This was such a fun project to work on and I can’t wait to get my copy of the chapbook.
TA-WEI: Good, thank you, Lin. I guess some readers might join the room later than others, so may I tell you that all the presenters here are from different countries. The previous two translators are actually in the States, they are in the early morning, they got up before there was sunshine, so it’s very challenging for them. Our next translator is Wen-chi. Wen-chi is in a normal time zone because he is in the UK. The ‘Facebook’ and the Centre of Arts poem collection – Wen-chi, can you talk about the chapbook first?
WEN-CHI: The story is called Lianshu (Facebook) in Chinese and it was not translated into ‘Facebook’ but rather ‘Social’. The story won a literary prize in Taiwan and Jeremy asked us to translate this work. And this is quite interesting because the story is about indigenous people’s lives, and in particular women’s lives. And I think it’s quite interesting because usually, as an expert studying Taiwanese literature, we just see indigenous life from outsiders. For example, there are so many books, so many monographs in the English world as well that are all about this life but it’s kind of an outsider’s perspective. But in this short story I think it’s quite interesting because the writer is a woman and she’s talking about how life really is in the tribe. At the beginning, you see directly that the heroine commits suicide, falling from the window, the third floor, I think, and it was really a shock in a way, and then somehow you have to read on and try to understand what’s happening. It’s very interesting because the writer, Lamulu Pakawyan, tries to intertwine indigenous struggle and gender issues together and the heroine encounters so many problems in the tribe and also you see how she wants to go away from the tribe because she just feels like she wants to develop her career in a city, for example, but she just feels like she could not live up to this family or the tribe, so she has to return to the tribe. But nobody understands her because she says she’s just doing her project, a local project in the tribe. So it’s kind of a struggle, if she wants to leave or not, and also all the families don’t understand her, not just because of her lesbian relationship but also her lesbian sexuality and also because what she’s doing is very different from the local people. People don’t understand this kind of project, this kind of cooperation with a government to develop the local culture. So you see the struggles as well. I think it’s quite interesting for people like me, I’m not an indigenous person, but you have a chance to get a glimpse of the inside, what’s really happening and the struggle of the people. I think it’s really cool. So I highly recommend you read this work.

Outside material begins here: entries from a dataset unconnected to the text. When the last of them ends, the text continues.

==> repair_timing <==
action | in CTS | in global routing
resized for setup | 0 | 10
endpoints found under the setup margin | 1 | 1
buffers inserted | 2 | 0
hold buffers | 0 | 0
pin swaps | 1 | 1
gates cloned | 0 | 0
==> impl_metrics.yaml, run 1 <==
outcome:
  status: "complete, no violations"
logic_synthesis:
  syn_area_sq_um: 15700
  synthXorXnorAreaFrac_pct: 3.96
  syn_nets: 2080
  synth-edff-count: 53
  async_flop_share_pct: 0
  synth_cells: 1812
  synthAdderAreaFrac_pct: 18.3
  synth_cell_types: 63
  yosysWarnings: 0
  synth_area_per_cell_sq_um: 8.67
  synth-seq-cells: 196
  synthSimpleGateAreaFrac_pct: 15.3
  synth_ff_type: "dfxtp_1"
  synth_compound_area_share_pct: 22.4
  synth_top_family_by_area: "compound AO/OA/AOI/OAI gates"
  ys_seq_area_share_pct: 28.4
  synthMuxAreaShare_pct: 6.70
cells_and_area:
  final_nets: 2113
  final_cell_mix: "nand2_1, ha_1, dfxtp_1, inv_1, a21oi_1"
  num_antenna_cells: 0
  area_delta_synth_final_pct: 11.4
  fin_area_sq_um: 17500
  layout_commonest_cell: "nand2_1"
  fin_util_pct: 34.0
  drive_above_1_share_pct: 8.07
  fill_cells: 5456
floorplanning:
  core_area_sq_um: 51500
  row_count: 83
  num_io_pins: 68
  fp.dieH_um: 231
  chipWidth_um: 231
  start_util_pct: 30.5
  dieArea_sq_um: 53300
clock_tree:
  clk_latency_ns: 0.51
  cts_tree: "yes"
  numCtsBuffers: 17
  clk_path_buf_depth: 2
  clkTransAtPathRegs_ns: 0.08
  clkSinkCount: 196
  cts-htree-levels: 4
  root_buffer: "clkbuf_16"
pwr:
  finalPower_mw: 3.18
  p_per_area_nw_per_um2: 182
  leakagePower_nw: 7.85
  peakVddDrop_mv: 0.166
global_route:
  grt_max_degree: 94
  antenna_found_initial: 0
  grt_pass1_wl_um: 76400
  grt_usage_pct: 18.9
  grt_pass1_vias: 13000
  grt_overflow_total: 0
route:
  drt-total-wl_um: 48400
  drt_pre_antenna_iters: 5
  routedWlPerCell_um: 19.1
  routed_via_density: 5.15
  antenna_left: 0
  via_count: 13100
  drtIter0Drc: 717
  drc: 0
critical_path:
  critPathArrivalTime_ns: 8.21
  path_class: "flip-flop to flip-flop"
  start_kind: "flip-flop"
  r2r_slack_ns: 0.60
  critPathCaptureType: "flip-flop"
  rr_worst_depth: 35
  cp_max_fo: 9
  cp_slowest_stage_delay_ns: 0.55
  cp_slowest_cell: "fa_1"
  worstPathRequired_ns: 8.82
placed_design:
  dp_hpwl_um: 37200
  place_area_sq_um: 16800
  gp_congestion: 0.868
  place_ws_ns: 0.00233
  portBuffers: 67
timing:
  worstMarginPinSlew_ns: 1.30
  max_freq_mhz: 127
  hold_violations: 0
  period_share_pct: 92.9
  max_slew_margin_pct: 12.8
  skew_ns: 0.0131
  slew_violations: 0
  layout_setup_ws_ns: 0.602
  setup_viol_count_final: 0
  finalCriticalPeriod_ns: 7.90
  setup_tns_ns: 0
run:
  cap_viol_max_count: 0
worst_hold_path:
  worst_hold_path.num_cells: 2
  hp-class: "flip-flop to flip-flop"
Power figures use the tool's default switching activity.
File: src/hdl/qrs_pkg.sv
// Shared types and constants of the quadratic root solver.
// No dependencies; imported by the cell modules and the top level.
`timescale 1ns / 1ps

package qrs_pkg;

    localparam int COEF_WIDTH_DEF = 16;
    localparam int FRAC_BITS      = 16;
    localparam int OUT_W          = 34;

    localparam logic [63:0] SAT_HI = (64'd1 << (OUT_W - 1)) - 64'd1;
    localparam logic [63:0] SAT_LO_MAG = 64'd1 << (OUT_W - 1);

    typedef enum logic [1:0] {
        KIND_NOT_QUAD = 2'd0,
        KIND_NO_REAL  = 2'd1,
        KIND_DOUBLE   = 2'd2,
        KIND_TWO      = 2'd3
    } t_kind;

endpackage
### src/hdl/qrs_sqrt_cell.sv
// One cell of the square-root chain: resolves one root bit per cycle in which i_adv is high.
// Depends on qrs_pkg for shared constants.
`timescale 1ns / 1ps

module qrs_sqrt_cell #(
    parameter int D_W    = 34,
    parameter int R_W    = 33,
    parameter int SIDE_W = 8
) (
    input  logic              i_clk,
    input  logic              i_rst_n,
    input  logic              i_adv,
    input  logic              i_valid,
    input  logic [D_W-1:0]    i_d,
    input  logic [R_W:0]      i_rem,
    input  logic [R_W-1:0]    i_root,
    input  logic [SIDE_W-1:0] i_side,
    output logic              o_valid,
    output logic [D_W-1:0]    o_d,
    output logic [R_W:0]      o_rem,
    output logic [R_W-1:0]    o_root,
    output logic [SIDE_W-1:0] o_side
);
    import qrs_pkg::*;

    logic [R_W+2:0] w_shift;
    logic [R_W+2:0] w_trial;
    logic [R_W+2:0] w_diff;
    logic           w_ge;
    logic [D_W-1:0] n_d;
    logic [R_W:0]   n_rem;
    logic [R_W-1:0] n_root;

    logic              r_valid;
    logic [D_W-1:0]    r_d;
    logic [R_W:0]      r_rem;
    logic [R_W-1:0]    r_root;
    logic [SIDE_W-1:0] r_side;

    always_comb begin
        w_shift = {i_rem, i_d[D_W-1 -: 2]};
        w_trial = {1'b0, i_root, 2'b01};
        w_diff  = w_shift - w_trial;
        w_ge    = (w_shift >= w_trial);
        n_rem   = w_ge ? w_diff[R_W:0] : w_shift[R_W:0];
        n_root  = {i_root[R_W-2:0], w_ge};
        n_d     = {i_d[D_W-3:0], 2'b00};
    end

    always_ff @(posedge i_clk) begin
        if (!i_rst_n) begin
            r_valid <= 1'b0;
        end else if (i_adv) begin
            r_valid <= i_valid;
        end
    end

    always_ff @(posedge i_clk) begin
        if (i_adv) begin
            r_d    <= n_d;
            r_rem  <= n_rem;
            r_root <= n_root;
            r_side <= i_side;
        end
    end

    assign o_valid = r_valid;
    assign o_d     = r_d;
    assign o_rem   = r_rem;
    assign o_root  = r_root;
    assign o_side  = r_side;

endmodule

### config.mk
export PLATFORM = sky130hd
export DESIGN_NAME = qrs_sqrt_cell
export DESIGN_NICKNAME = d
export VERILOG_FILES = /design/src/hdl/qrs_pkg.sv /design/src/hdl/qrs_sqrt_cell.sv
export SDC_FILE = /design/constraint.sdc
export NUM_CORES = 1
export LEC_CHECK = 0
export BUFFER_PORTS_ARGS = -buffer_cell sky130_fd_sc_hd__buf_2
export CAP_MARGIN = 20
export CORE_MARGIN = 5
export CORE_UTILIZATION = 50
export CTS_CLUSTER_DIAMETER = 100
export CTS_CLUSTER_SIZE = 28
export DETAILED_ROUTE_END_ITERATION = 16
export GPL_ROUTABILITY_DRIVEN = 0
export GPL_TIMING_DRIVEN = 0
export PLACE_DENSITY = 0.82
export SLEW_MARGIN = 20
export SYNTH_ARGS = -nofsm -noshare
export SYNTH_HDL_FRONTEND = slang
export SYNTH_SLANG_ARGS = --single-unit
### constraint.sdc
create_clock -name i_clk -period 6.4 [get_ports i_clk]
set_clock_uncertainty 0.05 [all_clocks]
set_input_delay 0.64 -clock i_clk [delete_from_list [all_inputs] [get_ports i_clk]]
set_output_delay 0.64 -clock i_clk [all_outputs]
set_load 0.05 [all_outputs]
===== config.mk =====
export PLATFORM = sky130hd
export DESIGN_NAME = baq_ctrl
export DESIGN_NICKNAME = d
export VERILOG_FILES = /design/src/rtl/baq_pkg.sv /design/src/rtl/baq_ctrl.sv
export SDC_FILE = /design/constraint.sdc
export NUM_CORES = 1
export LEC_CHECK = 0
export ABC_AREA = 1
export BUFFER_PORTS_ARGS = -buffer_cell sky130_fd_sc_hd__buf_2
export CAP_MARGIN = 0
export CORE_AREA = 2 2 39 41
export DETAILED_ROUTE_END_ITERATION = 12
export DIE_AREA = 0 0 41 43
export GPL_ROUTABILITY_DRIVEN = 0
export GPL_TIMING_DRIVEN = 0
export SLEW_MARGIN = 5
export SYNTH_ARGS = -nofsm -noshare
export SYNTH_HDL_FRONTEND = slang
export SYNTH_SLANG_ARGS = --single-unit

===== constraint.sdc =====
create_clock -name aclk -period 0.8 [get_ports aclk]
set_input_delay 0.08 -clock aclk [delete_from_list [all_inputs] [get_ports aclk]]
set_output_delay 0.08 -clock aclk [all_outputs]
set_load 0.1 [all_outputs]

===== src/rtl/baq_pkg.sv =====
`timescale 1ns / 1ps
// ---------------------------------------------------------------------------
// baq_pkg
// Shared types and constants of the block average ASCII quantizer.
// ---------------------------------------------------------------------------
package baq_pkg;

    localparam int PIX_W      = 8;
    localparam int CHAR_W     = 7;
    localparam int TDATA_W    = 8;
    localparam int SUB_W      = 5;
    localparam int COLS_W     = 11;
    localparam int ROWS_W     = 13;
    localparam int CFG_W      = 13;
    localparam int CFG_IDX_W  = 2;
    localparam int ROW_IDX_W  = 12;
    localparam int ROWS_LIMIT = 4096;
    localparam int LEVELS     = 10;
    localparam int LVL_W      = 4;
    localparam int THR_W      = 8;

    localparam logic [SUB_W-1:0]  SUB_RST  = SUB_W'(1);
    localparam logic [COLS_W-1:0] COLS_RST = COLS_W'(1024);
    localparam logic [ROWS_W-1:0] ROWS_RST = ROWS_W'(1024);

    localparam logic [CFG_IDX_W-1:0] CFG_SUB_SAMPLE = 2'd0;
    localparam logic [CFG_IDX_W-1:0] CFG_IMAGE_COLS = 2'd1;
    localparam logic [CFG_IDX_W-1:0] CFG_IMAGE_ROWS = 2'd2;

    // smallest mean that reaches each level: ceil(256 * level / 10)
    localparam logic [THR_W-1:0] LEVEL_THR [LEVELS] = '{
        8'd0, 8'd26, 8'd52, 8'd77, 8'd103, 8'd128, 8'd154, 8'd180, 8'd205, 8'd231
    };

    // darkest to lightest
    localparam logic [CHAR_W-1:0] GLYPHS [LEVELS] = '{
        7'h23, 7'h40, 7'h25, 7'h2B, 7'h2A, 7'h3D, 7'h3A, 7'h2D, 7'h2E, 7'h20
    };

    typedef enum logic [3:0] {
        ST_IDLE  = 4'b0001,
        ST_WRITE = 4'b0010,
        ST_QUANT = 4'b0100,
        ST_EMIT  = 4'b1000
    } baq_state_t;

    typedef struct packed {
        logic accept;
        logic write;
        logic q_init;
        logic q_step;
        logic load_out;
    } baq_cmd_t;

    typedef struct packed {
        logic in_area;
        logic is_last;
        logic q_done;
        logic out_free;
    } baq_sts_t;

endpackage


===== src/rtl/baq_ctrl.sv =====
`timescale 1ns / 1ps
// ---------------------------------------------------------------------------
// baq_ctrl
// Per pixel sequencer: accept, sum update, level search, result hand-off.
// ---------------------------------------------------------------------------
module baq_ctrl (
    input  logic              aclk,
    input  logic              aresetn,
    input  logic              s_tvalid,
    output logic              s_tready,
    input  baq_pkg::baq_sts_t sts,
    output baq_pkg::baq_cmd_t cmd
);
    import baq_pkg::*;

    baq_state_t state_reg, state_next;

    always_comb begin
        state_next   = state_reg;
        cmd          = '0;
        s_tready     = 1'b0;
        unique case (state_reg)
            ST_IDLE: begin
                s_tready   = 1'b1;
                cmd.accept = s_tvalid;
                if (s_tvalid && sts.in_area) begin
                    state_next = ST_WRITE;
                end
            end
            ST_WRITE: begin
                cmd.write = 1'b1;
                if (sts.is_last) begin
                    cmd.q_init = 1'b1;
                    state_next = ST_QUANT;
                end else begin
                    state_next = ST_IDLE;
                end
            end
            ST_QUANT: begin
                cmd.q_step = 1'b1;
                if (sts.q_done) begin
                    state_next = ST_EMIT;
                end
            end
            ST_EMIT: begin
                if (sts.out_free) begin
                    cmd.load_out = 1'b1;
                    state_next   = ST_IDLE;
                end
            end
            default: state_next = ST_IDLE;
        endcase
    end

    always_ff @(posedge aclk) begin
        if (!aresetn) begin
            state_reg <= ST_IDLE;
        end else begin
            state_reg <= state_next;
        end
    end

    a_write_follows: assert property (@(posedge aclk) disable iff (!aresetn)
        (cmd.accept && sts.in_area) |=> cmd.write)
        else $error("sum update missing after accepted pixel");

    a_quant_follows: assert property (@(posedge aclk) disable iff (!aresetn)
        (cmd.write && sts.is_last) |=> cmd.q_step)
        else $error("level search missing after block end");

    a_load_free: assert property (@(posedge aclk) disable iff (!aresetn)
        cmd.load_out |-> sts.out_free)
        else $error("output register overwritten");

endmodule


==> flow_summary.json <==
{
  "final_cells": 91,
  "routed_wire_length_per_instance_um": 9.75,
  "count_of_pins_on_the_block_boundary": 13,
  "crit_slowest_cell": "dfxtp_2",
  "grt_setup_unrepaired": "yes",
  "clock-sinks": 4,
  "failed_checks": "setup timing",
  "h-tree-depth": 1,
  "overflow_left_after_global_routing": 0,
  "synth.ff_latch_count": 4,
  "power.density_mw_per_mm2": 4640,
  "report.final.setup_viol": 10,
  "worst_hold_startpoint": "aresetn",
  "num_rows": 14,
  "cts_made_buffers": 3,
  "final_cell_mix": "9 x inv_1, 7 x buf_4",
  "syn_inst": 49,
  "post-place-cells": 77,
  "reg2reg_setup_slack_ps": -430,
  "tritoncts_clock_tree": "built",
  "fp.dieH_um": 43,
  "number_of_different_library_cells_in_the_post_synthesis_netlist": 10,
  "antenna_cells": 0,
  "required_time_of_the_critical_path_ps": 720,
  "timing.critical_path.cells": "nor2_4, buf_6, nand2_8, nor2_4, buf_12",
  "finalMaxSlewViolations": 0,
  "dieArea_mm2": 0.00176,
  "post_drt_via_cell_ratio": 4.00,
  "period_minus_slack_ps": 1280,
  "antenna_found_initial": 0,
  "irDropWorstVdd_uv": 1740,
  "design_area_um2": 697,
  "gr_usage_total_pct": 12.2,
  "design.core.area_mm2": 0.00138,
  "cts-hold-fix-buffers": 0,
  "largest_register_ff_count": 4,
  "mappedNetlistNets": 56,
  "category_of_the_most_critical_setup_path": "reg2out",
  "buffer_ports.inserted": 12,
  "detailedRoute.firstPassIterationCount": 1,
  "report.final.hold_viol_count": 0,
  "placed_area_um2": 448,
  "synth-seq-area-share_pct": 29.2,
  "floorplan.initialDensity_pct": 19.8,
  "drc": 0,
  "first_global_vias": 368,
  "preCtsSetupSlack_ps": -685,
  "max_slew.worst_pin.slew_ps": 201,
  "crit_path_end_kind": "primary output",
  "critical_path.max_fanout": 3,
  "startpoint": "state_reg[3]$_SDFFE_PN0P_",
  "final_antenna_net_count": 0,
  "critPathBufInv": 2,
  "total_power_mw": 3.23,
  "fillerInstances": 123,
  "num_vias": 364,
  "hpwlAfterDp_um": 576,
  "cts_buffer_depth": 2,
  "maxCapViolCount": 0,
  "most_frequent_standard_cell_in_the_layout_excluding_fill_and_tap_cells": "inv_1",
  "holdWs_ps": 86.4,
  "die_width_um": 41,
  "finalCoreUtilization_pct": 50.4,
  "clk_pin_slew_worst_setup_hold_paths_ps": 40,
  "syn2layout_area_growth_pct": 154,
  "standby_leakage_power_nw": 0.344,
  "clkLatencyLatePin_ps": 230,
  "setup-tns-final_ps": -3970,
  "grt_pass1_wl_um": 1390,
  "initialDrtViolationCount": 0,
  "final_layout_size_suffix_gt1_share_pct": 72.0,
  "layout_setup_ws_ps": -476,
  "status": "finished with violations",
  "cp_data_arrival_time_ps": 1200,
  "max_freq_mhz": 784,
  "cp_top_family": "flip-flops",
  "timing.rr.start": "state_reg[3]$_SDFFE_PN0P_",
  "worst_clock_skew_ps": 3.88,
  "syn_avg_cell_area_um2": 5.59,
  "timing.critical_path.slowest_cell_delay_ps": 330,
  "yosysWarningCount": 0,
  "setup.worst_path.start_class": "flip-flop",
  "maxSlewHeadroom_pct": 86.6,
  "post_synthesis_instance_area_um2": 274,
  "cts_root_buffer": "clkbuf_4",
  "nNetsFinal": 84,
  "critical-path-top-cell-by-count": "nor2_4",
  "drt_wl_total_um": 887,
  "hp-class": "in2reg",
  "layout_worst_path_cycle_share_pct": 159,
  "grt_max_degree": 5
}
## final timing paths
check	end	depth (start not counted)
worst min-delay path	state_reg[3]$_SDFFE_PN0P_	3
worst max-delay path	cmd[4]	5
worst min register to register	state_reg[2]$_SDFFE_PN0P_	3
worst max register to register	state_reg[0]$_SDFFE_PN1P_	9
## power breakdown
group | internal, mW | leakage (nW) | switching, mW
combinational | 1.10 | 0.296 | 1.49
clock | 0.167 | 0.0138 | 0.0759
sequential | 0.288 | 0.0341 | 0.115
total | 1.55 | 0.344 | 1.68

TA-WEI: I have a question for Wen-chi but we will start with Jenna first. I want you to talk about your relationship. How do you co-work with your assigned author? For instance, I know Lau Tsi-u is a very active feminist writer in Taiwan and I am a close friend of Sabrina Huang, who is an admired essayist and also a great story writer. But I believe both of you can tell us more about the two writers and my question for Wen-chi might be more complicated because, Wen-chi, you co-work not only with a writer not from your own culture but you also co-work with another translator. So, can you talk about your very different collaboration after the previous two translators? But again, let’s start with Jenna. Jenna, how did you co-work with your assigned writer? Did you she leave you alone?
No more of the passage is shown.